There are no "reliable" sales figures for DA:I because they refused to release official sales figures, which is already a red flag. Judging by all available counts, the sales of DA:I were in the low 4 millions, which is below DA:O and millions below Witcher 3. Add to this the fact that the developers were pulled off of the franchise - not exactly a practice their corporate owners are known for, unless the franchise fails to perform to target - and it's basically guaranteed to have been less than desired, regardless of what the stock-holders' PR department says.

http://www.gamespot.com/articles/ea-no-new-dragon-age-in-2015-but-huge-opportunity-/1100-6425196/

When was the last time this corporation ever failed to milk a fat cow? They'd have announced the next Dragon Age game in 2015, had it actually done that well.
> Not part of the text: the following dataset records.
===== src/min_tracking_stack_core_macros.svh =====
// ----------------------------------------------------------------------------
// min tracking stack assertion macros
// Concurrent assertion helpers shared by the stack RTL.
// ----------------------------------------------------------------------------
`ifndef MIN_TRACKING_STACK_CORE_MACROS_SVH
`define MIN_TRACKING_STACK_CORE_MACROS_SVH

`ifndef SYNTHESIS

// same-cycle implication, checked out of reset
`define MTS_ASSERT_IMPLIES(label, clk, rst_n, ante, cons) \
    label: assert property (@(posedge clk) disable iff (!(rst_n)) (ante) |-> (cons)) \
        else $error("stack assertion failed");

// next-cycle implication, checked out of reset
`define MTS_ASSERT_NEXT(label, clk, rst_n, ante, cons) \
    label: assert property (@(posedge clk) disable iff (!(rst_n)) (ante) |=> (cons)) \
        else $error("stack assertion failed");

`else

`define MTS_ASSERT_IMPLIES(label, clk, rst_n, ante, cons)
`define MTS_ASSERT_NEXT(label, clk, rst_n, ante, cons)

`endif

`endif


===== src/mts_pkg.sv =====
// ----------------------------------------------------------------------------
// min tracking stack package
// Sizes, codes and structs shared by the stack modules.
// ----------------------------------------------------------------------------
`timescale 1ns / 1ps
`default_nettype none

package mts_pkg;

    // stack geometry
    localparam int STACK_DEPTH = 256;
    localparam int WORD_W      = 32;
    localparam int IDX_W       = $clog2(STACK_DEPTH);
    localparam int CNT_W       = $clog2(STACK_DEPTH + 1);

    // operation codes
    typedef enum logic {
        KIND_PUSH = 1'b0,
        KIND_POP  = 1'b1
    } t_kind;

    // result status codes
    typedef enum logic [1:0] {
        ST_OK        = 2'd0,
        ST_OVERFLOW  = 2'd1,
        ST_UNDERFLOW = 2'd2
    } t_status;

    // one memory port request
    typedef struct packed {
        logic              we;
        logic [IDX_W-1:0]  waddr;
        logic [WORD_W-1:0] wdata;
        logic              re;
        logic [IDX_W-1:0]  raddr;
    } t_mem_req;

    // finished result from the controller
    typedef struct packed {
        logic              valid;
        t_status           status;
        logic [WORD_W-1:0] popped;
        logic [WORD_W-1:0] cur_min;
        logic              min_valid;
        logic [CNT_W-1:0]  depth;
    } t_result;

endpackage

`default_nettype wire


===== src/mts_in_if.sv =====
// ----------------------------------------------------------------------------
// min tracking stack channels
// Request and result channels with valid/ready handshake.
// ----------------------------------------------------------------------------
`timescale 1ns / 1ps
`default_nettype none

interface mts_in_if import mts_pkg::*; ();
    logic              valid;
    logic              ready;
    logic              kind;
    logic [WORD_W-1:0] push_value;

    modport source (output valid, output kind, output push_value, input ready);
    modport sink   (input valid, input kind, input push_value, output ready);
endinterface


`default_nettype wire


===== src/mts_ctrl.sv =====
// ----------------------------------------------------------------------------
// min tracking stack controller
// Counters and sequencer: reads the top entries, updates both stacks, builds
// the result of each transaction.
// ----------------------------------------------------------------------------
`timescale 1ns / 1ps
`default_nettype none
`include "min_tracking_stack_core_macros.svh"

module mts_ctrl import mts_pkg::*; (
    input  wire logic              i_clk,
    input  wire logic              i_rst_n,
    mts_in_if.sink                 i_in,
    input  wire logic [WORD_W-1:0] i_val_rdata,
    input  wire logic [WORD_W-1:0] i_min_rdata,
    input  wire logic              i_out_free,
    output t_mem_req               o_val_req,
    output t_mem_req               o_min_req,
    output t_result                o_res
);

    typedef enum logic [1:0] {
        S_IDLE,
        S_EXEC,
        S_FIX
    } t_state;

    t_state            r_state,   n_state;
    logic [CNT_W-1:0]  r_val_cnt, n_val_cnt;
    logic [CNT_W-1:0]  r_min_cnt, n_min_cnt;
    logic              r_kind,    n_kind;
    logic [WORD_W-1:0] r_word,    n_word;
    logic [WORD_W-1:0] r_popped,  n_popped;

    logic              accept;
    logic [CNT_W-1:0]  val_cnt_m1;
    logic [CNT_W-1:0]  min_cnt_m1;
    logic [CNT_W-1:0]  min_cnt_m2;
    logic              stack_full;
    logic              min_push;

    assign accept     = i_in.valid && i_in.ready;
    assign i_in.ready = (r_state == S_IDLE);
    assign val_cnt_m1 = r_val_cnt - CNT_W'(1);
    assign min_cnt_m1 = r_min_cnt - CNT_W'(1);
    assign min_cnt_m2 = r_min_cnt - CNT_W'(2);
    assign stack_full = (r_val_cnt == CNT_W'(STACK_DEPTH));

    // a push goes onto the minimum stack when that stack is empty or the word
    // is at most its top
    assign min_push = ((r_min_cnt == '0) || ($signed(r_word) <= $signed(i_min_rdata)))
                      && (r_min_cnt < CNT_W'(STACK_DEPTH));

    // sequencer and result build
    always_comb begin
        n_state   = r_state;
        n_val_cnt = r_val_cnt;
        n_min_cnt = r_min_cnt;
        n_kind    = r_kind;
        n_word    = r_word;
        n_popped  = r_popped;
        o_val_req = '0;
        o_min_req = '0;
        o_res     = '0;
        o_res.status = ST_OK;

        case (r_state)
            S_IDLE: begin
                // fetch both tops for the new transaction
                if (accept) begin
                    n_kind          = i_in.kind;
                    n_word          = i_in.push_value;
                    o_val_req.re    = 1'b1;
                    o_val_req.raddr = val_cnt_m1[IDX_W-1:0];
                    o_min_req.re    = 1'b1;
                    o_min_req.raddr = min_cnt_m1[IDX_W-1:0];
                    n_state         = S_EXEC;
                end
            end

            S_EXEC: begin
                if (i_out_free) begin
                    n_state = S_IDLE;
                    if (r_kind == KIND_PUSH) begin
                        if (stack_full) begin
                            // overflow: report the unchanged stack
                            o_res.valid     = 1'b1;
                            o_res.status    = ST_OVERFLOW;
                            o_res.min_valid = (r_val_cnt != '0) && (r_min_cnt != '0);
                            o_res.cur_min   = o_res.min_valid ? i_min_rdata : '0;
                            o_res.depth     = r_val_cnt;
                        end else begin
                            o_val_req.we    = 1'b1;
                            o_val_req.waddr = r_val_cnt[IDX_W-1:0];
                            o_val_req.wdata = r_word;
                            n_val_cnt       = r_val_cnt + CNT_W'(1);
                            if (min_push) begin
                                o_min_req.we    = 1'b1;
                                o_min_req.waddr = r_min_cnt[IDX_W-1:0];
                                o_min_req.wdata = r_word;
                                n_min_cnt       = r_min_cnt + CNT_W'(1);
                            end
                            o_res.valid     = 1'b1;
                            o_res.min_valid = (n_min_cnt != '0);
                            o_res.cur_min   = !o_res.min_valid ? '0 :
                                              (min_push ? r_word : i_min_rdata);
                            o_res.depth     = n_val_cnt;
                        end
                    end else if (r_val_cnt == '0) begin
                        // underflow: popped value, minimum and depth read zero
                        o_res.valid  = 1'b1;
                        o_res.status = ST_UNDERFLOW;
                        o_res.depth  = r_val_cnt;
                    end else begin
                        n_val_cnt = val_cnt_m1;
                        n_popped  = i_val_rdata;
                        if ((r_min_cnt != '0) && (i_min_rdata == i_val_rdata)) begin
                            n_min_cnt = min_cnt_m1;
                        end
                        if ((n_min_cnt != r_min_cnt) && (n_min_cnt != '0)
                            && (n_val_cnt != '0)) begin
                            // minimum left with the word: fetch the one below
                            o_min_req.re    = 1'b1;
                            o_min_req.raddr = min_cnt_m2[IDX_W-1:0];
                            n_state         = S_FIX;
                        end else begin
                            o_res.valid     = 1'b1;
                            o_res.popped    = i_val_rdata;
                            o_res.min_valid = (n_val_cnt != '0) && (n_min_cnt != '0);
                            o_res.cur_min   = o_res.min_valid ? i_min_rdata : '0;
                            o_res.depth     = n_val_cnt;
                        end
                    end
                end
            end

            S_FIX: begin
                // output stage was free in the previous cycle and stays so
                o_res.valid     = 1'b1;
                o_res.popped    = r_popped;
                o_res.cur_min   = i_min_rdata;
                o_res.min_valid = 1'b1;
                o_res.depth     = r_val_cnt;
                n_state         = S_IDLE;
            end

            default: begin
                n_state = S_IDLE;
            end
        endcase
    end

    // state and counters
    always_ff @(posedge i_clk) begin
        if (!i_rst_n) begin
            r_state   <= S_IDLE;
            r_val_cnt <= '0;
            r_min_cnt <= '0;
        end else begin
            r_state   <= n_state;
            r_val_cnt <= n_val_cnt;
            r_min_cnt <= n_min_cnt;
        end
        r_kind   <= n_kind;
        r_word   <= n_word;
        r_popped <= n_popped;
    end

    // checks
    `MTS_ASSERT_IMPLIES(a_min_le_val, i_clk, i_rst_n, 1'b1, r_min_cnt <= r_val_cnt)
    `MTS_ASSERT_IMPLIES(a_cnt_bound, i_clk, i_rst_n, 1'b1, r_val_cnt <= CNT_W'(STACK_DEPTH))
    `MTS_ASSERT_IMPLIES(a_res_room, i_clk, i_rst_n, o_res.valid, i_out_free)
    `MTS_ASSERT_NEXT(a_accept_exec, i_clk, i_rst_n, accept, r_state == S_EXEC)

endmodule

`default_nettype wire


===== src/flat_wrapper.sv =====
// flat-port wrapper written by rule: the top's interface ports become plain ports
module mts_ctrl_flat import mts_pkg::*;
  (i_clk, i_rst_n, i_val_rdata, i_min_rdata, i_out_free, o_val_req, o_min_req, o_res, i_in_valid, i_in_kind, i_in_push_value, i_in_ready);
  mts_in_if i_in_i ();
  input  wire logic i_clk;
  input  wire logic i_rst_n;
  input  wire logic [WORD_W-1:0] i_val_rdata;
  input  wire logic [WORD_W-1:0] i_min_rdata;
  input  wire logic i_out_free;
  output t_mem_req o_val_req;
  output t_mem_req o_min_req;
  output t_result o_res;
  input wire logic [$bits(i_in_i.valid)-1:0] i_in_valid;
  input wire logic [$bits(i_in_i.kind)-1:0] i_in_kind;
  input wire logic [$bits(i_in_i.push_value)-1:0] i_in_push_value;
  output wire logic [$bits(i_in_i.ready)-1:0] i_in_ready;
  assign i_in_i.valid = i_in_valid;
  assign i_in_i.kind = i_in_kind;
  assign i_in_i.push_value = i_in_push_value;
  assign i_in_ready = i_in_i.ready;
  mts_ctrl u_core (.i_clk(i_clk), .i_rst_n(i_rst_n), .i_in(i_in_i), .i_val_rdata(i_val_rdata), .i_min_rdata(i_min_rdata), .i_out_free(i_out_free), .o_val_req(o_val_req), .o_min_req(o_min_req), .o_res(o_res));
endmodule

===== config.mk =====
export PLATFORM = sky130hd
export DESIGN_NAME = mts_ctrl_flat
export DESIGN_NICKNAME = d
export VERILOG_FILES = /design/src/mts_pkg.sv /design/src/mts_in_if.sv /design/src/mts_ctrl.sv /design/src/flat_wrapper.sv
export VERILOG_INCLUDE_DIRS = /design/src /design/src/src
export SDC_FILE = /design/constraint.sdc
export NUM_CORES = 1
export LEC_CHECK = 0
export BUFFER_PORTS_ARGS = -buffer_cell sky130_fd_sc_hd__buf_4
export CAP_MARGIN = 10
export CORE_AREA = 2 2 107 161
export CTS_CLUSTER_SIZE = 40
export DETAILED_ROUTE_END_ITERATION = 7
export DIE_AREA = 0 0 109 163
export PLACE_DENSITY = 0.78
export SETUP_SLACK_MARGIN = 0.5
export SLEW_MARGIN = 10
export SYNTH_ARGS = -nofsm -noshare
export SYNTH_HDL_FRONTEND = slang
export SYNTH_SLANG_ARGS = --single-unit

===== constraint.sdc =====
create_clock -name i_clk -period 3.9 [get_ports i_clk]
set_input_delay 0.39 -clock i_clk [delete_from_list [all_inputs] [get_ports i_clk]]
set_output_delay 0.39 -clock i_clk [all_outputs]
set_load 0.02 [all_outputs]

# Word-level counts from Yosys, hierarchy flattened
# Cells that the tools add are included.
# classes
n_addsub,5
magnitude_cmp,2
n_eq_ne,9
n_mux,57
bitwise,1
n_reduce_logical,20
# op_table
operator,count
41-bit 2-to-1 mux,8
9-bit 2-to-1 mux,23
32-bit 2-to-1 mux,5
74-bit one-hot mux with 2 select lines,1
42-bit 2-to-1 mux,2
77-bit 2-to-1 mux,1
74-bit 2-to-1 mux,1
65-bit 2-to-1 mux,1
50-bit 2-to-1 mux,1
9-bit nonzero test,5
32-bit == test,1
32-bit <= comparator,1
9-bit by 1-bit adder with 9-bit output (second input constant),2
9-bit logical NOT,2
9-bit one-hot mux with 2 select lines,1
9-bit by 1-bit subtractor with 9-bit output (second input constant),2
2-bit 2-to-1 mux,7
9-bit == test (second input constant),1
9-bit less-than comparator (second input constant),1
9-bit != test,1
4-bit AND reduction,2
8-bit by 2-bit subtractor with 8-bit output (second input constant),1
1-bit logical AND,7
2-bit != test (second input constant),3
other kinds (11),14
# word_totals
reg_bits,85
in_bits,101
output_inout_bits,178
elab_cells,100

# Logic depth before layout (Yosys ltp)
# Gate-level depths: netlist of run 1.
# logic_depth
ltp_word,15
mapped_depth,16
ltp_nobuf,15

# Worst setup path after synthesis of run 1
# No wires, ideal clock.
# synth_path
kind,input-to-output
start,in i_min_rdata[7]
end,out o_res[11] (netlist name)
t_arrival_ns,3.893
required_time_ns,3.510
slack_ns,-0.383
cell_stages,16
path_buffers,2
path_cell_list,inv_1 -> ha_1 -> a41oi_2 -> o21ai_1 -> a221o_1 -> o31a_1 -> or2_1 -> buf_6 -> o211ai_2 -> inv_1 -> ha_1 -> or3_4 -> or3_4 -> and3_4 -> buf_6 -> a22o_1
# synth_rtl
element,line,source
from (decl),flat_wrapper.sv:8,input wire logic [WORD_W-1:0] i_min_rdata;
to (decl),flat_wrapper.sv:12,output t_result o_res;

==> results of run 1 <==
[per-layer routing]
| layer | track usage | vias to the layer above | part of all wire | wire [microns] |
|---|---|---|---|---|
| met5 | 0 | - | 0 | 0 |
| met2 | 0.656 | 487 | 0.53 | 18100 |
| li1 | - | 3908 | - | - |
| met1 | 0.378 | 4222 | 0.32 | 11100 |
| met3 | 0.0740 | 149 | 0.072 | 2470 |
| met4 | 0.217 | 0 | 0.074 | 2520 |
[layout make-up]
cell class / instances / area [sq um] / share of cell area
tap: 210 / 263 / 0.0209
clock inverter: 7 / 71.3 / 0.00566
multi-input combinational: 633 / 5460 / 0.434
clock buffer: 9 / 225 / 0.0179
inverter: 58 / 220 / 0.0175
sequential: 85 / 2360 / 0.187
timing repair buffer: 473 / 3990 / 0.317
[how the worst min path moves through the flow]
stage                             start                end  cells after the start
finish              i_in_push_value[27]  u_core.r_word[27]                      1
global route        i_in_push_value[16]  u_core.r_word[16]                      1
CTS                  i_in_push_value[4]   u_core.r_word[4]                      1
detailed placement    u_core.r_state[0]  u_core.r_state[0]                      1
global placement      u_core.r_state[0]  u_core.r_state[0]                      1
floorplan                     i_in_kind      u_core.r_kind                      0
[worst register-to-register path: cells and delay by family, from the launching register on]
family                   cells  cell delay, ns
AO/OA/AOI/OAI                7            1.48
adder cells (fa/ha/maj)      1            0.27
buffers and inverters        3            0.57
flip-flops                   1            0.47
AND/OR/NAND/NOR              2            0.44
[state kept, by name (all words and copies together), names as in the netlist]
name / cells
u_core.r_val_cnt: 9
u_core.r_popped: 32
u_core.r_word: 32
u_core.r_min_cnt: 9
u_core.r_kind: 1
u_core.r_state: 2
[cells in the final DEF, fill, tap and decap left out, types with 5 or more instances in the layout]
| cell type | count |
|---|---|
| a22oi_2 | 17 |
| a22o_4 | 30 |
| buf_4 | 375 |
| o21ai_0 | 24 |
| nor2b_1 | 10 |
| nand2_2 | 5 |
| edfxtp_1 | 65 |
| nand2_1 | 35 |
| ha_1 | 36 |
| buf_6 | 90 |
| o21a_1 | 5 |
| and3_1 | 43 |
| o211a_1 | 6 |
| and3_4 | 6 |
| nor4_1 | 9 |
| ha_4 | 10 |
| a22oi_1 | 19 |
| nor3_1 | 20 |
| clkbuf_16 | 11 |
| nor2_1 | 36 |
| nor2b_2 | 32 |
| xor2_1 | 32 |
| a21oi_1 | 24 |
| xnor2_1 | 17 |
| dfxtp_1 | 17 |
| and2_1 | 53 |
| a31oi_1 | 5 |
| nand4_1 | 14 |
| inv_1 | 54 |
| nand3_1 | 14 |
| o21ai_1 | 6 |
[timing repair]
item / in CTS / in global routing
gates cloned: 5 / 3
pin swaps: 28 / 15
gates resized for setup: 109 / 69
endpoints found under the setup margin: 125 / 126
setup buffers: 15 / 7
[cells by family (layout without fill, tap and decap cells)]
| family | after synthesis | in the layout | share of synthesized area |
|---|---|---|---|
| adders and majority gates | 46 | 46 | 0.0779 |
| DFF | 85 | 85 | 0.318 |
| xor gates and xnor gates | 54 | 54 | 0.0640 |
| and+or+nand+nor | 321 | 325 | 0.250 |
| AOI/OAI and AO/OA | 202 | 202 | 0.203 |
| muxes | 6 | 6 | 0.00931 |
| buffers and inverters | 121 | 547 | 0.0777 |
[power by group through the flow]
| stage | clock network [mW] | registers, mW | logic [mW] |
|---|---|---|---|
| 3_5_place_dp | 0 | 1.06 | 0.894 |
| 6_report | 0.888 | 1.05 | 1.03 |
| 5_1_grt | 0.928 | 1.05 | 1.08 |
| 2_1_floorplan | 0 | 1.06 | 0.457 |
| 4_1_cts | 0.890 | 1.04 | 0.964 |
| 3_3_place_gp | 0 | 1.06 | 0.880 |
[stage by stage]
stage          power [mW]  TNS, ns  hold WS (ns)   util
2_1_floorplan        1.52    -6.20         0.489      -
3_3_place_gp         1.94   -34.78         0.545  0.682
3_5_place_dp         1.96   -37.81         0.563  0.682
4_1_cts              2.90   -19.19         0.198  0.739
5_1_grt              3.06   -36.27         0.194  0.764
6_report             2.96   -27.14         0.204  0.764
[cell usage after synthesis, drive strengths merged (4+ instances only)]
cell type	number
edfxtp	65
a21oi	29
mux2	4
inv	58
xor2	36
nand2	43
nand3	15
buf	13
nor3	23
o21a	5
dfxtp	20
a22o	32
ha	46
a21boi	4
or3	7
nor2	40
and2	59
nor2b	42
a22oi	36
o22ai	5
o211ai	6
clkbuf	49
and3	46
nor4	16
xnor2	18
o211a	6
o21ai	34
a41oi	4
a31oi	7
nand4	15
==> impl_metrics.tcl, run 1 <==
set metrics [dict create \
    diodes 0 \
    synth_edf_count 65 \
    startpoint "u_core.r_word[14]" \
    slowest_stage "edfxtp_1" \
    power.switching_mw 1.01 \
    tightestPinTransition_ns 1.07 \
    synth-seq-cells 85 \
    wl_per_cell_microns 23.2 \
    synth.avg_cell_area_sq_um 8.85 \
    grt_pass1_wl_microns 48400 \
    power_frac_comb 0.347 \
    dieArea_sq_mm 0.0178 \
    reg2reg_slack_ns 0.57 \
    antenna_left 0 \
    fin_ws_ns -0.784 \
    synth-seq-area-share 0.318 \
    ys.flop_type "edfxtp_1" \
    cp_num_buf_inv 1 \
    grt_max_degree 44 \
    r2r-start "u_core.r_word[14]" \
    io_pins 279 \
    hpwl_microns 23900 \
    final_cell_area_sq_mm 0.0126 \
    synthTopCellsByArea "edfxtp_1, ha_1, dfxtp_1" \
    antenna_found_initial 0 \
    finalSetupViolCount 60 \
    die_y_microns 163 \
    syn-num-nets 982 \
    period_share 1.20 \
    hold_class "input pin to flip-flop" \
    clock_latency_ns 0.36 \
    vias 8766 \
    arrival_ns 4.29 \
    critPathLaunchType "flip-flop" \
    die_w_microns 109 \
    crit_path_max_incr_delay_ns 0.47 \
    clockPowerShare 0.300 \
    nets 1407 \
    power_density_mw_per_mm2 235 \
    synth_warnings 0 \
    place_inst 1429 \
    num_rows 58 \
    clk_pin_slew_ns 0.08 \
    synth_cells 835 \
    sw_frac_of_total 0.340 \
    r2r_end "u_core.r_min_cnt[1]" \
    cts_made_buffers 9 \
    end_kind "primary output" \
    crit_cells 13 \
    slew_headroom 0.285 \
    irDropWorstVdd_mv 0.187 \
    grt-ovfl-total 0 \
    cts_tree "yes" \
    maxCapViolations 0 \
    skew_ns 0.0135 \
    async_reset_ff_frac 0 \
    area_growth_pct 70.3 \
    route.detailed.drc 0 \
    routed_via_density 5.94 \
    crit_fanout 8 \
    leakage_nw 5.80 \
    cp.required_ns 3.51 \
    path_delay_family "simple AND/OR/NAND/NOR gates" \
    fillerInstances 1055 \
    first_pass_iters 5 \
    cp-endpoint "o_res[16]" \
    grt_usage 0.363 \
    synth.largest_area_cell "edfxtp_1" \
    critPathKind "flip-flop to primary output" \
    core_sq_mm 0.0165 \
    numPortBuffers 278 \
    syn_area_sq_mm 0.00739 \
    fmax_mhz 214 \
    cts.sinks 85 \
    cts_root_buf "clkbuf_16" \
    place_ws_ns -0.536 \
    htree_levels 3 \
    reg2regPathDepth 13 \
    ys_types 82 \
    drt_iter0_markers 634 \
    report.final.slew_viol_count 0 \
    path_cells "ha_4 > a21oi_1 > nand2_1 > a221o_1 > o31a_1 > or2_4 > o21ai_4 > mux2_4 > or3_4 > or3_4 > and3_4 > a22o_4 > buf_6" \
    final_cells 1475 \
    internal_power_mw 1.96 \
    status "finished, violations left" \
    synth_top_cell_area_share 0.264 \
    gp_congestion 0.981 \
    cts.path.max_buffers 2 \
    crit_top_cell "or3_4" \
    placed_area_sq_mm 0.0112 \
    violations "setup timing" \
    power_frac_seq 0.353 \
    initial_utilization 0.449 \
    rsz0062_at_grt "yes" \
    holdBufCountCts 0 \
    wl_microns 34200 \
    fin_crit_ns 4.68 \
    hold_viol_final 0 \
    grt_pass1_vias 8672 \
    drive_gt1_frac 0.533 \
]
Note: power is estimated with default switching activity, not from simulation.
DA:O has had six years to sell. As I recall, the initial shipment for DA:O was about 3 million, so 4 million after a year is pretty good.

They've already said that Patrick Weekes will be the lead writer of DA going forward. Gaider was tired of it after working on it for over a decade of his life and now he's on the new IP. The next DA will probably come out after that and Andromeda so it isn't necessary to announce anything now; the fact that they said Weekes is taking over is enough.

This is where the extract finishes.